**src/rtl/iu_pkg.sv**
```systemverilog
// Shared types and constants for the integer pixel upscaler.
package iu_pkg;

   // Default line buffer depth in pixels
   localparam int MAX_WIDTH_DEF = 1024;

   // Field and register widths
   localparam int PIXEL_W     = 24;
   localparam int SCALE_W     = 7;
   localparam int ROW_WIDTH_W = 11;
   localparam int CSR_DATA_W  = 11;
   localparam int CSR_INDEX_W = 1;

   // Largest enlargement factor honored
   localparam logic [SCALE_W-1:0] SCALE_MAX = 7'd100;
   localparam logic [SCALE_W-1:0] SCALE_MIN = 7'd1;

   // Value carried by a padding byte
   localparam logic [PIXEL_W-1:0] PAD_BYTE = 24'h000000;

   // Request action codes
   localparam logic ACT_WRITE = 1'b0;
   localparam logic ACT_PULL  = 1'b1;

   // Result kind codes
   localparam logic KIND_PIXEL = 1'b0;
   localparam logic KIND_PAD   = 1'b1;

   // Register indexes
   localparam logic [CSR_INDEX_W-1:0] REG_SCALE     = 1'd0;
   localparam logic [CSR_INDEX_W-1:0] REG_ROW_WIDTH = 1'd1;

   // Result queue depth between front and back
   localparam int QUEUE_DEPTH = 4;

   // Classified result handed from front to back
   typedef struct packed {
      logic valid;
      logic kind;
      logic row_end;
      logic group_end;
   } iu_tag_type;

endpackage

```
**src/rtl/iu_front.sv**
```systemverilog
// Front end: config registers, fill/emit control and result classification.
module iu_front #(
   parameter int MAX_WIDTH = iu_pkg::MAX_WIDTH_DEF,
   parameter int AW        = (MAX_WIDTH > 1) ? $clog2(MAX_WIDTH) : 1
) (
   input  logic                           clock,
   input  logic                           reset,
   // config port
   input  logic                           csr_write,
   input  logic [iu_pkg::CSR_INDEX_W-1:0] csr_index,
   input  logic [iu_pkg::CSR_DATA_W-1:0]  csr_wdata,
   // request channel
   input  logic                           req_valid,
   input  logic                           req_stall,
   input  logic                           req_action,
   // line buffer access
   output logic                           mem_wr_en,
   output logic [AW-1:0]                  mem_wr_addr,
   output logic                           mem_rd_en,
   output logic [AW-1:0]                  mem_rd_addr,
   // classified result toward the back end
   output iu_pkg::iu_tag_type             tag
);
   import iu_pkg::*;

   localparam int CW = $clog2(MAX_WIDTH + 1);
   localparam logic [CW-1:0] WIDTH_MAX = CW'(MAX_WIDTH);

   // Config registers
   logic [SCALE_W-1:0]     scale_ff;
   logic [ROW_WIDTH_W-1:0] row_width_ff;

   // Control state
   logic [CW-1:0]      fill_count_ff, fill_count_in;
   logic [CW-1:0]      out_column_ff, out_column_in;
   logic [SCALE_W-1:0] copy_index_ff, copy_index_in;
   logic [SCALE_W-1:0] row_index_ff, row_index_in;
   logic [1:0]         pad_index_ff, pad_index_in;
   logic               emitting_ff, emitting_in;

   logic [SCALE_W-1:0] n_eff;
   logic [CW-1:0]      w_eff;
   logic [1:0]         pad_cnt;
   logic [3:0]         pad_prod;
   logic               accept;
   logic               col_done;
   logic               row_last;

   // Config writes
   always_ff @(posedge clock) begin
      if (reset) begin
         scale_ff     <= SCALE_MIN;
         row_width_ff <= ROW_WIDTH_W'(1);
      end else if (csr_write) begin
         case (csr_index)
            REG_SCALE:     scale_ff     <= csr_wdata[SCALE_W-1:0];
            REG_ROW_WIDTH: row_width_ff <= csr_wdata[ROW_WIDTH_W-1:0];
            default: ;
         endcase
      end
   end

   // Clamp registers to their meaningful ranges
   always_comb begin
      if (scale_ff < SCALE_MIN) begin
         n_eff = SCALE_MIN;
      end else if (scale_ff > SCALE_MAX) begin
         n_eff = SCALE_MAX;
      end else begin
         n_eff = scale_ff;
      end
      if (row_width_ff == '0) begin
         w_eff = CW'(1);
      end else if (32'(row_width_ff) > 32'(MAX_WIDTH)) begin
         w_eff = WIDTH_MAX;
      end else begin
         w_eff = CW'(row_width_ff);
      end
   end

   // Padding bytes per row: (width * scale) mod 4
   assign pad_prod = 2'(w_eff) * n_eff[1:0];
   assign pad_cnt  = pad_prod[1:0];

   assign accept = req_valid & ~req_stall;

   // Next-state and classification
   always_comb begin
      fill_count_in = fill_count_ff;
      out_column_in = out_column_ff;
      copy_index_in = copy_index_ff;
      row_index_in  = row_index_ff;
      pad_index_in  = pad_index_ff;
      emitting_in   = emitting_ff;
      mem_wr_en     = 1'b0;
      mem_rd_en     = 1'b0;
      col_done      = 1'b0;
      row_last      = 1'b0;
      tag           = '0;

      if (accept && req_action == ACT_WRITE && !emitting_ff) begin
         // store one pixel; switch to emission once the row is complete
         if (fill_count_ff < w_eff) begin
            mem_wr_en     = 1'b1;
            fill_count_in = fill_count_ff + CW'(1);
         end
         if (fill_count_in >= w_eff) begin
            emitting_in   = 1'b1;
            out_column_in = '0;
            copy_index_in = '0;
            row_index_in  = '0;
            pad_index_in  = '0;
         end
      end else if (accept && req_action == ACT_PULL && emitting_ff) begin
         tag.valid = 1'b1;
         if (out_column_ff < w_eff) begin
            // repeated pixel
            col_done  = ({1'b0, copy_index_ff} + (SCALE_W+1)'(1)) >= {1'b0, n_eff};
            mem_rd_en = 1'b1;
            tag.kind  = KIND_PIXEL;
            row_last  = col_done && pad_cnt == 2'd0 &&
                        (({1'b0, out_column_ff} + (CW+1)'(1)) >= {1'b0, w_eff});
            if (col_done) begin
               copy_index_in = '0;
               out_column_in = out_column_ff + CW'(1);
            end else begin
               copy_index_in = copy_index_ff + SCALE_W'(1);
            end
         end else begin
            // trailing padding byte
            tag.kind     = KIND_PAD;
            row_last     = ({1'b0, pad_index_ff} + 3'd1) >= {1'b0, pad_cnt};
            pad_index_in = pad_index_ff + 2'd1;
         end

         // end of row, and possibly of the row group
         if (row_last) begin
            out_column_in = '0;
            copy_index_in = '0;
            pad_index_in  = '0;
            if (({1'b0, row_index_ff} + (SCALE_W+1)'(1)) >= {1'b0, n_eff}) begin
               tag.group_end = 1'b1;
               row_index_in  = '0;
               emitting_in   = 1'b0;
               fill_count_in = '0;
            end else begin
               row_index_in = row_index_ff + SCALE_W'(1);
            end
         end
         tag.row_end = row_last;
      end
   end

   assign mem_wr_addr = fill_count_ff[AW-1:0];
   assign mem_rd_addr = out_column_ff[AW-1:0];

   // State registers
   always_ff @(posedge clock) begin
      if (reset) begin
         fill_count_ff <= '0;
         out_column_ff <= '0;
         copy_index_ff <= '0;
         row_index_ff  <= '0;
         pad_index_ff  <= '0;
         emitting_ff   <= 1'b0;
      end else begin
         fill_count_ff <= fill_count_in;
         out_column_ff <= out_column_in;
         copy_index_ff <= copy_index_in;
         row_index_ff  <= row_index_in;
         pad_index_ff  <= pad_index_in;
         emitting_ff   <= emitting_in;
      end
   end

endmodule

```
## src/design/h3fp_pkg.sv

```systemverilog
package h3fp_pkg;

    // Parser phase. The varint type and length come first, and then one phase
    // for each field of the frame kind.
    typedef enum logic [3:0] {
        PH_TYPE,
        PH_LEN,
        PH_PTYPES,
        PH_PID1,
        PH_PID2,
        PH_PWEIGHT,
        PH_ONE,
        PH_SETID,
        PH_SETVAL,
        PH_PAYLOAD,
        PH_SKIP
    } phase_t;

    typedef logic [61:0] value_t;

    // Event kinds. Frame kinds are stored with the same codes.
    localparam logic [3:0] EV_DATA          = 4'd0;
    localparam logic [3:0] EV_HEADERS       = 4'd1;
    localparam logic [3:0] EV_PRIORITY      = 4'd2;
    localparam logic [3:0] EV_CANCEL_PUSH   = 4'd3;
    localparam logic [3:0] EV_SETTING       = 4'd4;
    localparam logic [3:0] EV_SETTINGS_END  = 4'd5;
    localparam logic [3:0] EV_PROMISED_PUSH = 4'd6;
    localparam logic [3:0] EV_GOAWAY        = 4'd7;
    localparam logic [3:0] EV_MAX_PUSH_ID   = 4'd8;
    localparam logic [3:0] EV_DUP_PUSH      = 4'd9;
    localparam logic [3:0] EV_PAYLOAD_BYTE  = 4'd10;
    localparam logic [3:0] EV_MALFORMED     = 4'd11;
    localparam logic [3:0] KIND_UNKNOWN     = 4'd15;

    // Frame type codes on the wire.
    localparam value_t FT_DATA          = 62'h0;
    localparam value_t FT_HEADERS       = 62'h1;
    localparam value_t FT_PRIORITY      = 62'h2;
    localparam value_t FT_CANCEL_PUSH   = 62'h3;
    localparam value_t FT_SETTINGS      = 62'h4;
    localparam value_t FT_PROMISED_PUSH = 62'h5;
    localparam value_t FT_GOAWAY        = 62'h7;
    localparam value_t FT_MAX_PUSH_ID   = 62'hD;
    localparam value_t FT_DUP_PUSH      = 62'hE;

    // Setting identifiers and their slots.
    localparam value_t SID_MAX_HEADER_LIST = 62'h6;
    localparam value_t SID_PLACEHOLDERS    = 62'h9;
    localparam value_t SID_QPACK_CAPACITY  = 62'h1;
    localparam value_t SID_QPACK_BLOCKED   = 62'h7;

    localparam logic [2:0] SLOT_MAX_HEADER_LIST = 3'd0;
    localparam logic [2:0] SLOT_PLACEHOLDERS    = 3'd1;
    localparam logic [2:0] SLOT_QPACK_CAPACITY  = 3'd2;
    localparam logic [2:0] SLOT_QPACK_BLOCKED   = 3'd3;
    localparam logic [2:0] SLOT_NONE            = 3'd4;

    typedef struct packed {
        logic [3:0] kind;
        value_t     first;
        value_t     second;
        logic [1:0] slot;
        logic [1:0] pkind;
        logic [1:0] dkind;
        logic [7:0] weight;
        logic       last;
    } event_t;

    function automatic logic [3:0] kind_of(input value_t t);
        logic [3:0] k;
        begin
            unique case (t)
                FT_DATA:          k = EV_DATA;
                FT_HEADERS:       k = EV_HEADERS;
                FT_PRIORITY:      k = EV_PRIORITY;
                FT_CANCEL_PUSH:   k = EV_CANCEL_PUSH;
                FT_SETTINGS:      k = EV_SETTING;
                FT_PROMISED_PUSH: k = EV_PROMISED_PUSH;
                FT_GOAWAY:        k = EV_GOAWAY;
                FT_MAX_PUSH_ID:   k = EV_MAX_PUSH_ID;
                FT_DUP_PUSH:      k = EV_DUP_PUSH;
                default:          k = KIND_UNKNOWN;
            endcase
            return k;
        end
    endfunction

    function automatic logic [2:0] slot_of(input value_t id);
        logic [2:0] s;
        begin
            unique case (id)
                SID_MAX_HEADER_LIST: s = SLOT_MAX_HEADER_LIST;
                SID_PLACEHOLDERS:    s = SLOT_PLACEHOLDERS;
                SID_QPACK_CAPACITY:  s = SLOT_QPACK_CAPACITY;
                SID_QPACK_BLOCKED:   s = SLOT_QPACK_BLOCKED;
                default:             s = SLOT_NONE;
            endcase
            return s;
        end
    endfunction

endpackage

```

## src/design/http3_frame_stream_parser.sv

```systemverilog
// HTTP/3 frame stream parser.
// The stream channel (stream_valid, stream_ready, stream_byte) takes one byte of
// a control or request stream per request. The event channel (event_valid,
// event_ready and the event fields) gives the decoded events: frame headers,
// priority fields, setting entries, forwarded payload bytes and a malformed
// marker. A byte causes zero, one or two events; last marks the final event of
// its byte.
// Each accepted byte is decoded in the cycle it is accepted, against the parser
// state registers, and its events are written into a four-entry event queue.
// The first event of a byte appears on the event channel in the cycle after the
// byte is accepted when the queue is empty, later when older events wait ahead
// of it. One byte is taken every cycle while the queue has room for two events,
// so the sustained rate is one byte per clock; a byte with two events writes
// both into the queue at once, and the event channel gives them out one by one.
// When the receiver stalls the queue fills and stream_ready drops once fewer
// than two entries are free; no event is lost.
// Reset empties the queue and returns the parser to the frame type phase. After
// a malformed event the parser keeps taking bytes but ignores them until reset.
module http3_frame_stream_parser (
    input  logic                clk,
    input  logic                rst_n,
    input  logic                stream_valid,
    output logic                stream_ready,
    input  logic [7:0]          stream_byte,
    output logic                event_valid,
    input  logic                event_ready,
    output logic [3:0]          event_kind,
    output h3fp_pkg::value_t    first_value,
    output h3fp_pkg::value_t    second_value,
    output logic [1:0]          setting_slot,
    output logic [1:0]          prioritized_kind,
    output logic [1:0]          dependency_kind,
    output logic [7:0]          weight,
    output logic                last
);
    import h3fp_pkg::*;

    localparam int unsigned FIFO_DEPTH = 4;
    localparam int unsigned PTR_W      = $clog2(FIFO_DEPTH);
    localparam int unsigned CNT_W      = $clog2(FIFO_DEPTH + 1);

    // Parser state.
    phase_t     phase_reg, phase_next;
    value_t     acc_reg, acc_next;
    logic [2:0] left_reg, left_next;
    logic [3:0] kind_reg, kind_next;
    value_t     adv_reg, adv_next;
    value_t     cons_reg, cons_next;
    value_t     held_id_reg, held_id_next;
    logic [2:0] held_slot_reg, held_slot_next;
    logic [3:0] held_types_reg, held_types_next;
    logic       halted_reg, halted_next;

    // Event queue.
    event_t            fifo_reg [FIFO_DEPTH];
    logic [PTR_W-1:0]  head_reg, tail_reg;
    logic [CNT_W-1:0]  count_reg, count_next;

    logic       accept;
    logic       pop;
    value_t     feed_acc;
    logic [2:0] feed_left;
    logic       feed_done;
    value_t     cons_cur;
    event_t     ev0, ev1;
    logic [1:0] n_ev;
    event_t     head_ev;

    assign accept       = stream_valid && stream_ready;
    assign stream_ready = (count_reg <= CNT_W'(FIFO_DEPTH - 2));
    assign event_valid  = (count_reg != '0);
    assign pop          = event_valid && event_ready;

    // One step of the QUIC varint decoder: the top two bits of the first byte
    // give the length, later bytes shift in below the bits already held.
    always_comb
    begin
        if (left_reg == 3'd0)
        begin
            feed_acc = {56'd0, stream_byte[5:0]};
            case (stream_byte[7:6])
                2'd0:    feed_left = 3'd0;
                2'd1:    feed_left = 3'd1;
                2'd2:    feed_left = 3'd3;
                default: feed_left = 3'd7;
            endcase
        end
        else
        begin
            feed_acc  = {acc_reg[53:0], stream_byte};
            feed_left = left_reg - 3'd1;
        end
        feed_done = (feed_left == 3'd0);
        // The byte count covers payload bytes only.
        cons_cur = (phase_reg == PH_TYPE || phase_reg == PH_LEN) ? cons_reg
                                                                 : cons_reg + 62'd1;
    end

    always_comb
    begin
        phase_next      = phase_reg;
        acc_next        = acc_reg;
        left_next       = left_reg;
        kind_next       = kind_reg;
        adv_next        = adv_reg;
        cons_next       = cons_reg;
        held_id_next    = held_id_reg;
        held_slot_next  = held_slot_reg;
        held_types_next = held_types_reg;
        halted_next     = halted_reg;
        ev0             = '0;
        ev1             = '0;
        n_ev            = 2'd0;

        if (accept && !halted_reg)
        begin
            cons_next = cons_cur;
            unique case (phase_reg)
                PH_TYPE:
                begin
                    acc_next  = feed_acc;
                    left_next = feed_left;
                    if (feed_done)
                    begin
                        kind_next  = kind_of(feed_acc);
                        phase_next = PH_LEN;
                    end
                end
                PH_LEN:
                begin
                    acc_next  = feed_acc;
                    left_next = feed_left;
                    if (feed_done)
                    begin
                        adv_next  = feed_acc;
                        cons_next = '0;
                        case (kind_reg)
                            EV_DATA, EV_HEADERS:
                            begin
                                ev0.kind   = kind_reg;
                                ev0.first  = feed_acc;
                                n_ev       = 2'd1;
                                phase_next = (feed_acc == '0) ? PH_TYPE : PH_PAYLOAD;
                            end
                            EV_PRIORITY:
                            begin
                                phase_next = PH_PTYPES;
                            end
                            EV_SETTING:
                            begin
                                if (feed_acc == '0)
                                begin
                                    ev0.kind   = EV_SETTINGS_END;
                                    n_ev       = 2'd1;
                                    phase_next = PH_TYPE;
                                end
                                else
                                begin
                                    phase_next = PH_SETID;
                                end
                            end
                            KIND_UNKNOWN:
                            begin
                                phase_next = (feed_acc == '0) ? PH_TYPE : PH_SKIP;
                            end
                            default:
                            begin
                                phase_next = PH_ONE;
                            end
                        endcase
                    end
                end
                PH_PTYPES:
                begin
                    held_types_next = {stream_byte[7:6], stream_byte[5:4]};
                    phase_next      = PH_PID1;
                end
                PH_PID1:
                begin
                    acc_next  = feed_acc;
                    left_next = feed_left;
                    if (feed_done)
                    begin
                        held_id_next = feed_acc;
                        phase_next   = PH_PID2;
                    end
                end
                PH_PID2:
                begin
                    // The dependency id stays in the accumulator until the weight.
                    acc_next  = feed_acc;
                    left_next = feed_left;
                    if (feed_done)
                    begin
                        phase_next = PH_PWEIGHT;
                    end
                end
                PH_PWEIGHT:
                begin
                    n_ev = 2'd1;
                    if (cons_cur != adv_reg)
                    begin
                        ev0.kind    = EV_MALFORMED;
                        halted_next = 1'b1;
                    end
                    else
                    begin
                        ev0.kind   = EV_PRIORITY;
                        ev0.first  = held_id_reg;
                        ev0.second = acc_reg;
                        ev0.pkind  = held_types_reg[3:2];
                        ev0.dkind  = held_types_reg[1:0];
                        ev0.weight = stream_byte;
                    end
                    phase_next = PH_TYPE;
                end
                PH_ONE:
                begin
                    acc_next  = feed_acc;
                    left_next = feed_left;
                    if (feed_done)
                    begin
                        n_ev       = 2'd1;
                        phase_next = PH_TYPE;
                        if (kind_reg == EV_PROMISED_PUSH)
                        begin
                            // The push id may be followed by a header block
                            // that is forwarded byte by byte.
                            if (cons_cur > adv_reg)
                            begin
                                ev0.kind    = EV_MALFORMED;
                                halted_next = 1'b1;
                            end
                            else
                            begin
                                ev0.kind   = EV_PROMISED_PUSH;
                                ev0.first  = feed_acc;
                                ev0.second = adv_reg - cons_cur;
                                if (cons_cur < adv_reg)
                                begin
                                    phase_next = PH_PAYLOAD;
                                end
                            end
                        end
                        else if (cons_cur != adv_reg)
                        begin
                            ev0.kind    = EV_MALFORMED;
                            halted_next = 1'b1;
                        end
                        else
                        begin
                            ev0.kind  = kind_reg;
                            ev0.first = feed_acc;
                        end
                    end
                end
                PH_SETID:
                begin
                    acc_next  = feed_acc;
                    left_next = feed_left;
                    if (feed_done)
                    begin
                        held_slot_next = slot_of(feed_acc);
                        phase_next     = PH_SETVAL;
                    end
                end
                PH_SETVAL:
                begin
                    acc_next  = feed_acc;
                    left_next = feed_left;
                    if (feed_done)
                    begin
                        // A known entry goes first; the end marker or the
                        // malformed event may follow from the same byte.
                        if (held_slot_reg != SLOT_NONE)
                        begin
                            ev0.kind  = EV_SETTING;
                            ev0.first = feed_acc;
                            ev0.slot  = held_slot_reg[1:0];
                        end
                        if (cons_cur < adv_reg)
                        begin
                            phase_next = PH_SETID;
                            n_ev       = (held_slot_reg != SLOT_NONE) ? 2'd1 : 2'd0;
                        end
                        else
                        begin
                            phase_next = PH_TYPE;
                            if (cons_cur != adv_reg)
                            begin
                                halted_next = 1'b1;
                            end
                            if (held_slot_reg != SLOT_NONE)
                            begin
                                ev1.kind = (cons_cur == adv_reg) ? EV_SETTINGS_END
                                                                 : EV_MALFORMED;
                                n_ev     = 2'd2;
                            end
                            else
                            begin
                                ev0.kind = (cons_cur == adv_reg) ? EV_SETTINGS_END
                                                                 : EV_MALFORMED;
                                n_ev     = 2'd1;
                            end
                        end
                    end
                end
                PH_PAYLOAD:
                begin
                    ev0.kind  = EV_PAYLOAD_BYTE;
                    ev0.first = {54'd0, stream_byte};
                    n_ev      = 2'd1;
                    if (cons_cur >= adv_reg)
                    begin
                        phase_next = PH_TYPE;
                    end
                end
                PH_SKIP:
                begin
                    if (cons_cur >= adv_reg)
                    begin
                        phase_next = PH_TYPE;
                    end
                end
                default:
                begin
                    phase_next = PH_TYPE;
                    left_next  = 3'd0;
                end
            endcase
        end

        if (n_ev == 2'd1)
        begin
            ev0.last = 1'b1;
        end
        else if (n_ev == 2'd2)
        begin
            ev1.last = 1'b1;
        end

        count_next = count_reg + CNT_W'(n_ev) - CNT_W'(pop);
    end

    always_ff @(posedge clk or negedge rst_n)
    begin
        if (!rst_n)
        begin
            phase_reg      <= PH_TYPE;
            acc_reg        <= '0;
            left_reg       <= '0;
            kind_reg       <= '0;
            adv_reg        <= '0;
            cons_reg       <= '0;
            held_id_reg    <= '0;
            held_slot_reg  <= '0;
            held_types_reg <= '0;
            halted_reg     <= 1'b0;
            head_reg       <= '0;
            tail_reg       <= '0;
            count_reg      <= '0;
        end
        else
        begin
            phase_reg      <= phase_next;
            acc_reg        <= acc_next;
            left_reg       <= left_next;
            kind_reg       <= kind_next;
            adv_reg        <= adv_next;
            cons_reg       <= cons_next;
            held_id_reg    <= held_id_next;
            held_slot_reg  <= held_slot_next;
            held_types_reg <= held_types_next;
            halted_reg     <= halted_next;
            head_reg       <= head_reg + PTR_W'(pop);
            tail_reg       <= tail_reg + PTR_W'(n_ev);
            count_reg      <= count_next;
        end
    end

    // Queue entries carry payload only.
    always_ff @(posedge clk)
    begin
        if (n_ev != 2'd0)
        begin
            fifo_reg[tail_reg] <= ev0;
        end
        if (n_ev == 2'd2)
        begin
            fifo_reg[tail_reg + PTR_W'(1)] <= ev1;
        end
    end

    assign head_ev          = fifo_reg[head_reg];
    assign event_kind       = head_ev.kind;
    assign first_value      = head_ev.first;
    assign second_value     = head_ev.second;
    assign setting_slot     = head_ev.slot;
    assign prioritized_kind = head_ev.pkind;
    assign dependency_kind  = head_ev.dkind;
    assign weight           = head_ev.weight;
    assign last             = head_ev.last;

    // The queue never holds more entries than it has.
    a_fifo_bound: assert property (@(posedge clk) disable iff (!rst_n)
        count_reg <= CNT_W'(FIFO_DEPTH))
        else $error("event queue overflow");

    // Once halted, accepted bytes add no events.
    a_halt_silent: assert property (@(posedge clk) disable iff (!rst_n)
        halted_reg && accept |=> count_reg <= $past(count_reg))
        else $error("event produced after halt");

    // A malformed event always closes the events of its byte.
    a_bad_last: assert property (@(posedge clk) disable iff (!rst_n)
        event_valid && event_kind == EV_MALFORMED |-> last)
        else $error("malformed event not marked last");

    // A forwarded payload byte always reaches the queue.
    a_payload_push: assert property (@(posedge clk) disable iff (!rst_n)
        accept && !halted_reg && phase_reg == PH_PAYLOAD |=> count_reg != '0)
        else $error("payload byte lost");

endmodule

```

○ ○ ○

Determine how many lines in the entries above contain the word "until", and respond with the number alone.

= SOLUTION FOR THIS EXERCISE =
2